May 10, 2010
Translating from the Greek
Posted by Erik Gerding

At the Faculty Lounge, Kim Krawiec continues to do a major public service with her series of posts on the Greek crisis (including visits by sovereign debt experts Lee Bucheit, Mitu Gulati, and Anna Gelpern).  Bucheit and Gulati just posted on ssrn an extremely timely analysis of how Greek debt would be restructured based on the terms of the Greek sovereign debt contracts.

Meanwhile, Anna Gelpern (who drops by this site from time to time) has two posts today over at the Roubini site.  She labels the EU/IMF emergency funds for Greece as "illiquency support" because the crisis mixes the worst of both a liquidity crisis and a solvency crisis.

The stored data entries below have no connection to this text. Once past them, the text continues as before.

`config.mk`:
```
export PLATFORM = sky130hd
export DESIGN_NAME = awgn_seq_ctrl_flat
export DESIGN_NICKNAME = d
export VERILOG_FILES = /design/src/rtl/awgn_pkg.sv /design/src/rtl/awgn_seq_ctrl_if.sv /design/src/rtl/awgn_xorshift32.sv /design/src/rtl/awgn_seq_ctrl.sv /design/src/flat_wrapper.sv
export SDC_FILE = /design/constraint.sdc
export NUM_CORES = 1
export LEC_CHECK = 0
export CAP_MARGIN = 30
export CORE_UTILIZATION = 25
export DETAILED_ROUTE_END_ITERATION = 8
export PLACE_DENSITY = 0.5
export RECOVER_POWER = 100
export REMOVE_ABC_BUFFERS = 1
export SLEW_MARGIN = 10
export SYNTH_ARGS = -nofsm -noshare
export SYNTH_HDL_FRONTEND = slang
export SYNTH_SLANG_ARGS = --single-unit
```
`constraint.sdc`:
```
create_clock -name clk -period 2.9 [get_ports clk]
set_input_delay 0.29 -clock clk [delete_from_list [all_inputs] [get_ports clk]]
set_output_delay 0.29 -clock clk [all_outputs]
set_load 0.005 [all_outputs]
```
`src/rtl/awgn_pkg.sv`:
```
// Shared types and constants for the AWGN Box-Muller sequencer.
package awgn_pkg;

    localparam int unsigned SAMPLE_W_DEF = 16;

    localparam int unsigned XS_SHL1 = 13;
    localparam int unsigned XS_SHR  = 17;
    localparam int unsigned XS_SHL2 = 5;

    typedef enum logic [2:0] {
        IDLE,
        STEP,
        ISSUE,
        WAIT,
        CAPTURE,
        EMIT0,
        EMIT1
    } state_t;

    function automatic logic [31:0] xorshift32_next(input logic [31:0] x);
        logic [31:0] t;
        t = x ^ (x << XS_SHL1);
        t = t ^ (t >> XS_SHR);
        t = t ^ (t << XS_SHL2);
        return t;
    endfunction

endpackage

```
`src/rtl/awgn_seq_ctrl_if.sv`:
```
// Output sample stream (valid/ready) between the sequencer and the channel-model consumer.
interface awgn_seq_ctrl_if #(
    parameter int unsigned SAMPLE_W = awgn_pkg::SAMPLE_W_DEF
);
    logic                out_tvalid;
    logic                out_tready;
    logic [SAMPLE_W-1:0] out_tdata;

    modport master (output out_tvalid, output out_tdata, input out_tready);
    modport slave  (input out_tvalid, input out_tdata, output out_tready);
endinterface

```
`src/rtl/awgn_xorshift32.sv`:
```
// 32-bit xorshift uniform generator with seed load (zero seed forced to 1) and step enable.
module awgn_xorshift32
    import awgn_pkg::*;
#(
    parameter logic [31:0] RESET_SEED = 32'h0000_0001
) (
    input  logic        clk,
    input  logic        reset,
    input  logic        load,
    input  logic [31:0] seed,
    input  logic        step,
    output logic [31:0] state
);

    always_ff @(posedge clk or negedge reset) begin
        if (!reset) begin
            state <= RESET_SEED;
        end else if (load) begin
            state <= (seed == '0) ? 32'h0000_0001 : seed;
        end else if (step) begin
            state <= xorshift32_next(state);
        end
    end

endmodule

```
`src/rtl/awgn_seq_ctrl.sv`:
```
// Box-Muller AWGN sequencer: steps the uniform generators, fires the CORDICs, collects the x0/x1 pair
// and serialises it. Optional statistics counters are enabled with `define AWGN_SEQ_STATS_EN.
module awgn_seq_ctrl
    import awgn_pkg::*;
#(
    parameter int unsigned SAMPLE_W       = SAMPLE_W_DEF,
    parameter int unsigned TIMEOUT_CYC    = 64,
    parameter logic [31:0] DEFAULT_SEED_A = 32'h0000_0001,
    parameter logic [31:0] DEFAULT_SEED_B = 32'h0000_0002
) (
    input  logic                clk,
    input  logic                reset,
    input  logic                enable,
    input  logic                seed_load,
    input  logic [31:0]         urng_seed1,
    input  logic [31:0]         urng_seed2,
    output logic [31:0]         urng_a,
    output logic [31:0]         urng_b,
    output logic                sqrt_tvalid,
    output logic                phase_tvalid,
    input  logic                sqrt_dout_tvalid,
    input  logic                sincos_dout_tvalid,
    input  logic [SAMPLE_W-1:0] x0_in,
    input  logic [SAMPLE_W-1:0] x1_in,
    awgn_seq_ctrl_if.master     out_if,
    output logic                busy,
    output logic                err
`ifdef AWGN_SEQ_STATS_EN
    ,
    output logic [31:0]         pair_count,
    output logic [15:0]         timeout_count
`endif
);

    localparam int unsigned TMR_W = $clog2(TIMEOUT_CYC + 1);

    state_t              state, state_n;
    logic [TMR_W-1:0]    timer;
    logic                sqrt_done, sincos_done;
    logic [SAMPLE_W-1:0] buf0, buf1;
    logic                gen_step, abort, pair_done, both_seen;

    awgn_xorshift32 #(.RESET_SEED(DEFAULT_SEED_A)) u_urng_a (
        .clk   (clk),
        .reset (reset),
        .load  (seed_load),
        .seed  (urng_seed1),
        .step  (gen_step),
        .state (urng_a)
    );

    awgn_xorshift32 #(.RESET_SEED(DEFAULT_SEED_B)) u_urng_b (
        .clk   (clk),
        .reset (reset),
        .load  (seed_load),
        .seed  (urng_seed2),
        .step  (gen_step),
        .state (urng_b)
    );

    // Completions landing in the current cycle count alongside the sticky flags.
    assign both_seen = (sqrt_done | sqrt_dout_tvalid) & (sincos_done | sincos_dout_tvalid);

    always_comb begin
        state_n           = state;
        gen_step          = 1'b0;
        abort             = 1'b0;
        pair_done         = 1'b0;
        sqrt_tvalid       = 1'b0;
        phase_tvalid      = 1'b0;
        out_if.out_tvalid = 1'b0;
        out_if.out_tdata  = '0;
        case (state)
            IDLE:    if (enable) state_n = STEP;
            STEP: begin
                gen_step = 1'b1;
                state_n  = ISSUE;
            end
            ISSUE: begin
                sqrt_tvalid  = 1'b1;
                phase_tvalid = 1'b1;
                state_n      = WAIT;
            end
            WAIT: begin
                if (both_seen) begin
                    state_n = CAPTURE;
                end else if (timer >= TMR_W'(TIMEOUT_CYC - 1)) begin
                    abort   = 1'b1;
                    state_n = STEP;
                end
            end
            CAPTURE: state_n = EMIT0;
            EMIT0: begin
                out_if.out_tvalid = 1'b1;
                out_if.out_tdata  = buf0;
                if (out_if.out_tready) state_n = EMIT1;
            end
            EMIT1: begin
                out_if.out_tvalid = 1'b1;
                out_if.out_tdata  = buf1;
                if (out_if.out_tready) begin
                    pair_done = 1'b1;
                    state_n   = enable ? STEP : IDLE;
                end
            end
            default: state_n = IDLE;
        endcase
    end

    always_ff @(posedge clk or negedge reset) begin
        if (!reset) begin
            state       <= IDLE;
            timer       <= '0;
            sqrt_done   <= 1'b0;
            sincos_done <= 1'b0;
            buf0        <= '0;
            buf1        <= '0;
            err         <= 1'b0;
        end else if (seed_load) begin
            state       <= IDLE;
            timer       <= '0;
            sqrt_done   <= 1'b0;
            sincos_done <= 1'b0;
            buf0        <= '0;
            buf1        <= '0;
            err         <= 1'b0;
        end else begin
            state <= state_n;
            if (state == ISSUE) begin
                timer       <= '0;
                sqrt_done   <= 1'b0;
                sincos_done <= 1'b0;
            end else if (state == WAIT) begin
                if (timer != TMR_W'(TIMEOUT_CYC)) timer <= timer + 1'b1;
                if (sqrt_dout_tvalid)   sqrt_done   <= 1'b1;
                if (sincos_dout_tvalid) sincos_done <= 1'b1;
            end
            if (state == CAPTURE) begin
                buf0 <= x0_in;
                buf1 <= x1_in;
            end
            if (abort) err <= 1'b1;
        end
    end

    assign busy = (state != IDLE);

`ifdef AWGN_SEQ_STATS_EN
    always_ff @(posedge clk or negedge reset) begin
        if (!reset) begin
            pair_count    <= '0;
            timeout_count <= '0;
        end else if (seed_load) begin
            pair_count    <= '0;
            timeout_count <= '0;
        end else begin
            if (pair_done) pair_count    <= pair_count + 1'b1;
            if (abort)     timeout_count <= timeout_count + 1'b1;
        end
    end
`else
    logic unused_pair_done;
    assign unused_pair_done = pair_done;
`endif

endmodule
```
`src/flat_wrapper.sv`:
```
// flat-port wrapper written by rule: the top's interface ports become plain ports
module awgn_seq_ctrl_flat import awgn_pkg::*;
#(
    parameter int unsigned SAMPLE_W       = SAMPLE_W_DEF,
    parameter int unsigned TIMEOUT_CYC    = 64,
    parameter logic [31:0] DEFAULT_SEED_A = 32'h0000_0001,
    parameter logic [31:0] DEFAULT_SEED_B = 32'h0000_0002
)
  (clk, reset, enable, seed_load, urng_seed1, urng_seed2, urng_a, urng_b, sqrt_tvalid, phase_tvalid, sqrt_dout_tvalid, sincos_dout_tvalid, x0_in, x1_in, busy, err, out_if_out_tvalid, out_if_out_tdata, out_if_out_tready);
  awgn_seq_ctrl_if #(.SAMPLE_W(SAMPLE_W)) out_if_i ();
  input  logic clk;
  input  logic reset;
  input  logic enable;
  input  logic seed_load;
  input  logic [31:0] urng_seed1;
  input  logic [31:0] urng_seed2;
  output logic [31:0] urng_a;
  output logic [31:0] urng_b;
  output logic sqrt_tvalid;
  output logic phase_tvalid;
  input  logic sqrt_dout_tvalid;
  input  logic sincos_dout_tvalid;
  input  logic [SAMPLE_W-1:0] x0_in;
  input  logic [SAMPLE_W-1:0] x1_in;
  output logic busy;
  output logic err;
  output wire logic [$bits(out_if_i.out_tvalid)-1:0] out_if_out_tvalid;
  output wire logic [$bits(out_if_i.out_tdata)-1:0] out_if_out_tdata;
  input wire logic [$bits(out_if_i.out_tready)-1:0] out_if_out_tready;
  assign out_if_out_tvalid = out_if_i.out_tvalid;
  assign out_if_out_tdata = out_if_i.out_tdata;
  assign out_if_i.out_tready = out_if_out_tready;
  awgn_seq_ctrl #(.SAMPLE_W(SAMPLE_W), .TIMEOUT_CYC(TIMEOUT_CYC), .DEFAULT_SEED_A(DEFAULT_SEED_A), .DEFAULT_SEED_B(DEFAULT_SEED_B)) u_core (.clk(clk), .reset(reset), .enable(enable), .seed_load(seed_load), .urng_seed1(urng_seed1), .urng_seed2(urng_seed2), .urng_a(urng_a), .urng_b(urng_b), .sqrt_tvalid(sqrt_tvalid), .phase_tvalid(phase_tvalid), .sqrt_dout_tvalid(sqrt_dout_tvalid), .sincos_dout_tvalid(sincos_dout_tvalid), .x0_in(x0_in), .x1_in(x1_in), .out_if(out_if_i), .busy(busy), .err(err));
endmodule
```
==> flow_metrics.py, run 1 <==
metrics = {
    "logic_synthesis": {
        "synth_xor_area_share_pct": 27.2,
        "synth_adder_area_share_pct": 0.359,
        "synth_edf_count": 0,
        "netlist_instances": 659,
        "avgSynthCellArea_um2": 10.6,
        "ys_types": 53,
        "synth_flop_cell": "dfrtp_1",
        "synth_compound_area_share_pct": 15.8,
        "synth_simple_gate_area_share_pct": 11.7,
        "netlist_area_um2": 6980,
        "synth-async-reset-ratio_pct": 100,
        "yosysWarningCount": 0,
        "ys_seq_area_share_pct": 39.1,
        "synth_area_leaders": "dfrtp_1 (38%), xnor3_1 (12%), xnor2_1 (10%), a22o_1 (6.0%), nor2_1 (3.8%)",
        "synth_seq_cells": 109,
        "synth_top_area_cell": "dfrtp_1",
        "synth_top_family_by_area": "XOR/XNOR gates",
        "netlist.area_leader.share_pct": 38.4,
        "synthMuxAreaShare_pct": 1.60,
    },
    "drt": {
        "drc": 0,
        "wirelength_um": 23000,
        "via_count": 5521,
        "met1_length_um": 10600,
        "drt_iter0_drc": 415,
        "wl_per_cell_um": 19.3,
        "first_pass_iters": 5,
        "top_layer": "met4",
        "via_per_inst": 4.64,
        "ant_nets": 0,
        "wl_met3_um": 950,
        "wl_met2_um": 11200,
    },
    "critical_path": {
        "cp_slowest_cell": "dlygate4sd3_1",
        "reg2reg_depth": 6,
        "worstReg2RegStart": "u_core.state[0]$_DFFE_PN0P_",
        "startpoint_type": "register",
        "crit_start": "u_core.state[1]$_DFFE_PN0P_",
        "rr_endpoint": "u_core.u_urng_b.state[18]$_DFFE_PN0P_",
        "slowest_delay_ps": 580,
        "setup.worst_path.end": "out_if_out_tdata[3]",
        "worstPathArrival_ps": 2260,
        "cp_data_required_time_ps": 2610,
        "cp_max_fo": 16,
        "path_class": "register to output pin",
        "reg2reg_slack_ps": 490,
        "cp_cell_sequence": "nand2b_1 -> nor2_1 -> buf_4 -> a22o_1 -> dlygate4sd3_1",
        "end_kind": "output pin",
    },
    "timing": {
        "rsz0062_at_grt": "false",
        "drv_slew": 33,
        "max_slew_margin_pct": -1.81,
        "timing.final.crit_share_pct": 88.0,
        "finalHoldViolCount": 0,
        "finalSetupViolCount": 0,
        "finClkSkew_ps": 7.19,
        "max_clock_freq_mhz": 392,
        "tightestPinTransition_ps": 1530,
        "finalCriticalPeriod_ps": 2550,
        "tns_ps": 0,
    },
    "pwr": {
        "p_leak_uw": 0.00406,
        "finalPower_uw": 7980,
        "power_frac_clock_pct": 19.5,
        "seq_power_share_pct": 30.9,
        "comb_power_share_pct": 49.6,
        "switching_share_pct": 34.3,
        "power.internal_uw": 5250,
        "peakVddDrop_mv": 0.291,
        "power_density_nw_per_um2": 838,
        "p_switching_uw": 2740,
    },
    "finish": {
        "diodes": 0,
        "area_growth_pct": 36.5,
        "nets": 917,
        "final_cells": 1189,
        "drive_gt1_share_pct": 3.92,
    },
    "floorplanning": {
        "design.core.area_um2": 27200,
        "dieArea_um2": 28600,
        "die_width_um": 169,
        "rows": 60,
        "io_pins": 188,
        "initial_core_util_pct": 25.7,
        "die_h_um": 169,
    },
    "run_status": {
        "violations": "max-capacitance violations, max-slew violations",
        "status": "finished with violations",
    },
    "placed_design": {
        "routabilityCongestion": 0.811,
        "portBuffers": 187,
        "placedCellCount": 1172,
        "dp_hpwl_um": 16800,
    },
    "cts": {
        "h-tree-depth": 3,
        "cts_num_sinks": 109,
        "clkTransAtPathRegs_ps": 80,
        "cts_buffers": 9,
        "root_buffer": "clkbuf_16",
        "clock_latency_ps": 360,
        "cts_max_path_buffers": 2,
        "post-cts-setup-buffers": 0,
        "cts_tree": "built",
    },
    "global_route": {
        "grtUsageTotal_pct": 16.4,
        "grt_start_max_net_pins": 84,
        "grt_overflow": 0,
        "antenna_found_initial": 0,
        "grt_pass1_wl_um": 35400,
        "grt_pass1_vias": 5723,
    },
    "hold_path": {
        "hold_class": "primary input to register",
        "min_from": "seed_load",
        "min_path_cells": 2,
    },
    "job": {
        "cap_violations": 1,
    },
}
==> power by group through the flow <==
stage | clock [µW] | combinational, µW | sequential [µW]
2_1_floorplan | 0 | 2800 | 2320
3_5_place_dp | 0 | 4090 | 2520
6_report | 1560 | 3960 | 2470
3_3_place_gp | 0 | 4100 | 2520
4_1_cts | 1610 | 4120 | 2490
5_1_grt | 1640 | 4300 | 2540
==> area by class of cell <==
type | count | area [µm²]
Tap cell | 372 | 465
Sequential cell | 109 | 2730
Clock buffer | 9 | 225
Clock inverter | 7 | 145
Fill cell | 2814 | 17700
Inverter | 9 | 33.8
Timing Repair Buffer | 199 | 1970
Multi-Input combinational cell | 484 | 3960
==> registers in the layout (all words and copies together) (netlist names) <==
register and cells:
u_core.buf0 16, u_core.buf1 16, u_core.err 1, u_core.sincos_done 1
u_core.sqrt_done 1, u_core.state 3, u_core.timer 7, u_core.u_urng_a.state 32
u_core.u_urng_b.state 32
==> placed cells by master (no fill, tap or decap), types with 5 or more instances in the layout <==
cell / Yosys / final
mux2i_1: 10 / 10
nand4_1: 6 / 6
clkbuf_16: 0 / 9
a22o_1: 48 / 48
a221o_1: 9 / 9
xor3_1: 7 / 7
dlygate4sd3_1: 0 / 83
dfrtp_1: 107 / 107
xor2_1: 12 / 12
o21ai_0: 50 / 50
a21oi_1: 10 / 10
a22oi_1: 10 / 10
inv_1: 9 / 9
xnor3_1: 38 / 38
nand2b_1: 6 / 6
nand2_1: 41 / 41
nor2_1: 70 / 69
xnor2_1: 83 / 83
nor4_1: 18 / 18
clkdlybuf4s50_1: 0 / 103
and3_1: 5 / 5
or3_1: 9 / 9
buf_4: 1 / 5
a31oi_1: 8 / 8
a21boi_0: 5 / 5
==> synth_stat cells, drive strengths merged, types with 2 or more instances <==
cell and instances:
dfrtp 107, xnor2 84, nor2 70, o21ai 50, a22o 48, nand2 41
xnor3 38, clkbuf 30, buf 27, nor4 18, xor2 13, a21oi 10
a22oi 10, mux2i 10, a221o 9, inv 9, or3 9, a31oi 8
xor3 7, nand2b 6, nand4 6, a21boi 5, and3 5, nor3b 4
nor3 3, o31a 3, dfstp 2, ha 2, nand3 2, nor2b 2
o211ai 2, o21a 2, o22ai 2, or4 2
==> critical path, delay by kind of cell, from the launching register on <==
family,cells,cell delay [ps]
AO/OA/AOI/OAI,1,200
flip-flops,1,490
AND/OR/NAND/NOR,2,380
buffers and inverters,2,820
==> worst min path at each step <==
stage | end | slack (ps)
floorplan | u_core.buf0[0]$_DFFE_PN0P_ | -6
global placement | u_core.buf0[11]$_DFFE_PN0P_ | 390
detailed placement | u_core.buf1[10]$_DFFE_PN0P_ | 390
CTS | u_core.err$_DFFE_PN0P_ | 290
global route | u_core.state[0]$_DFFE_PN0P_ | 320
finish | u_core.state[0]$_DFFE_PN0P_ | 320
==> metal layers <==
| layer | global-route usage, % | vias to the layer above |
|---|---|---|
| li1 | - | 2641 |
| met1 | 22.2 | 2740 |
| met2 | 26.9 | 124 |
| met3 | 3.34 | 16 |
| met4 | 3.49 | 0 |
| met5 | 0 | - |
==> per-stage QoR <==
step	setup WS (ps)	area (µm²)	hold WS, ps	util [%]
3_5_place_dp	783	9180	386	33.8
3_3_place_gp	799	9180	388	33.8
6_report	349	9520	316	35.0
2_1_floorplan	226	6720	-5.59	-
4_1_cts	373	9560	292	35.2
5_1_grt	205	9520	325	35.0
==> cell families after synthesis <==
family	after synthesis
compound gates	156
xor+xnor	142
fa+ha+maj	2
buf+inv	66
flops	109
mux	11
simple gates	173
==> repair_timing <==
item	CTS	global route
endpoints found under the hold margin	19	0
gates resized for setup	0	0
hold buffers	1	0
(Power assumes the default switching activity.)
==> run 2: changes to the inputs <==
CORE_MARGIN = 2   (was not set)
==> run 2 against run 1 <==
  * The flow now finishes without violations
  * Utilization down 0.77 points
  * Setup slack worse by 4.4 ps
  * First-iteration DRC count down 38%
  * Global-route usage down 0.84 points
  * Combinational power about the same
  * Register-to-register slack worse by 150 ps
  * Critical path depth unchanged
  * Die area up 2.4%
==> flow_metrics.py, run 2 (synthesis results as in run 1) <==
metrics = {
    "run_status": {
        "status": "complete, no violations",
    },
    "global_route": {
        "grt_overflow": 0,
        "met3_usage_pct": 3.03,
        "grt_start_max_net_pins": 70,
        "grt_busiest_layer": "met2",
        "grtUsageTotal_pct": 15.5,
        "grt_pass1_wl_um": 34500,
        "grt_pass1_vias": 5613,
        "use_met1_pct": 21.4,
        "gr-usage-met2_pct": 24.9,
        "antenna_found_initial": 0,
    },
    "hold_path": {
        "hold_class": "primary input to register",
        "min_from": "seed_load",
        "whs_endpoint": "u_core.u_urng_b.state[1]$_DFFE_PN1P_",
        "min_path_cells": 3,
    },
    "critical_path": {
        "slowest_delay_ps": 970,
        "cp_data_required_time_ps": 3110,
        "worstReg2RegStart": "u_core.state[0]$_DFFE_PN0P_",
        "path_class": "register to register",
        "worstPathArrival_ps": 2760,
        "reg2reg_slack_ps": 340,
        "startpoint_type": "register",
        "rr_endpoint": "u_core.u_urng_b.state[18]$_DFFE_PN0P_",
        "crit_cells": 5,
        "reg2reg_depth": 5,
        "cp_num_buf_inv": 1,
        "end_kind": "register",
        "cp_max_fo": 12,
        "crit_family": "simple AND/OR/NAND/NOR gates",
        "cp_slowest_cell": "nor3b_1",
        "cp_cell_sequence": "nor3b_1 -> nor2_1 -> clkbuf_1 -> a22oi_1 -> o21ai_0",
    },
    "cts": {
        "root_buffer": "clkbuf_16",
        "clock_latency_ps": 350,
        "h-tree-depth": 3,
        "post-cts-setup-buffers": 0,
        "cts_max_path_buffers": 2,
        "cts_resized": 0,
        "cts_buffers": 9,
        "cts_tree": "built",
        "cts_num_sinks": 109,
        "clkTransAtPathRegs_ps": 80,
    },
    "floorplanning": {
        "die_h_um": 171,
        "io_pins": 188,
        "design.core.area_um2": 27600,
        "rows": 61,
        "initial_core_util_pct": 25.3,
        "die_width_um": 171,
        "dieArea_um2": 29300,
    },
    "drt": {
        "first_pass_iters": 4,
        "wirelength_um": 22700,
        "drt_iter0_drc": 257,
        "via_count": 5563,
        "drc": 0,
        "via_per_inst": 4.65,
        "ant_nets": 0,
        "wl_per_cell_um": 19.0,
    },
    "placed_design": {
        "placedCellCount": 1181,
        "routabilityCongestion": 0.818,
        "dp_hpwl_um": 17100,
        "portBuffers": 187,
    },
    "finish": {
        "top_regs": "u_core.u_urng_a.state x32, u_core.u_urng_b.state x32",
        "final_common_cell": "dfrtp_1",
        "nets": 920,
        "final_cells": 1197,
        "layout_common_cells": "dfrtp_1 (107), clkdlybuf4s50_1 (103), xnor2_1 (83), dlygate4sd3_1 (83), nor2_1 (69)",
        "num-fill-cells": 2886,
        "multi_input_area_um2": 3960,
        "drive_gt1_share_pct": 3.66,
        "regArea_um2": 2730,
        "diodes": 0,
        "area_growth_pct": 35.7,
    },
    "pwr": {
        "power_density_nw_per_um2": 822,
        "peakVddDrop_mv": 0.309,
        "p_leak_uw": 0.00404,
    },
    "timing": {
        "finalCriticalPeriod_ps": 2560,
        "tns_ps": 0,
        "finalHoldViolCount": 0,
        "timing.final.crit_share_pct": 88.1,
        "drv_slew": 0,
        "rsz0062_at_grt": "false",
        "finalSetupViolCount": 0,
        "finClkSkew_ps": 12.7,
        "tightestPinTransition_ps": 1430,
        "max_slew_margin_pct": 4.50,
        "max_clock_freq_mhz": 391,
    },
    "job": {
        "cap_violations": 0,
    },
}
[run 2: cell count changes in the layout (fill, tap and decap cells not counted), moves of 2 or more]
cell       previous run  this run
clkbuf_1              3         7
buf_4                 5         8
buf_12                2         0
bufinv_16             4         2
[run 2: where the power goes]
group	switching [µW]	internal, µW
clock network	584	782
registers	665	1800
logic	1440	2510
total	2690	5090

Which leads to some interesting questions for the global financial crisis as a whole.  Ideally, we would be able to categorize a financial crisis (whether for an entire market or just a subset of financial institutions) as either a liquidity crisis or a solvency crisis.  The distinction would mean not only different crisis responses -- for example, short term emergency loans for a liquidity crisis versus use of a bankruptcy or conservatorship regime for a solvency crisis -- but also a different focus on regulation for crisis prevention.  If we are worried about liquidity crises, we might focus on liquidity requirements (e.g. is a financial institution holding enough liquid assets to cover the threat of "runs") and making sure we have a lender or liquidity provider of last resort, etc.  For solvency crises, the attention might shift more to capital requirements (e.g. is a financial institution's balance sheet robust enough to sustain likely losses).

The problem, as Professor Gelpern notes with her newly minted term "illiquency", is that it isn't always so easy to make the distinction between the two types of crisis.  What looks like one type of crisis can shape shift into another.  Gelpern has written a lot on the various modes of crisis response with deep historical and international perspectives.  Crisis responses often have a major degree of flexibility - which makes sense in fluid situations when crises can't be neatly divided along liquidity/solvency or other lines.  But breaking eggs to make omelets means we have problems when we move back to crisis prevention mode and try to unscramble the eggs.

Addendum:  It turns out "illiquency" is not such a new term.  In fact, Anna first used the term in a post on this site in October 2008 in the midst of the bailouts here in the U.S.  Anna continued to use the term to discuss the difficulty separating insolvency from illiquidity in posts at Credit Slips on the TARP.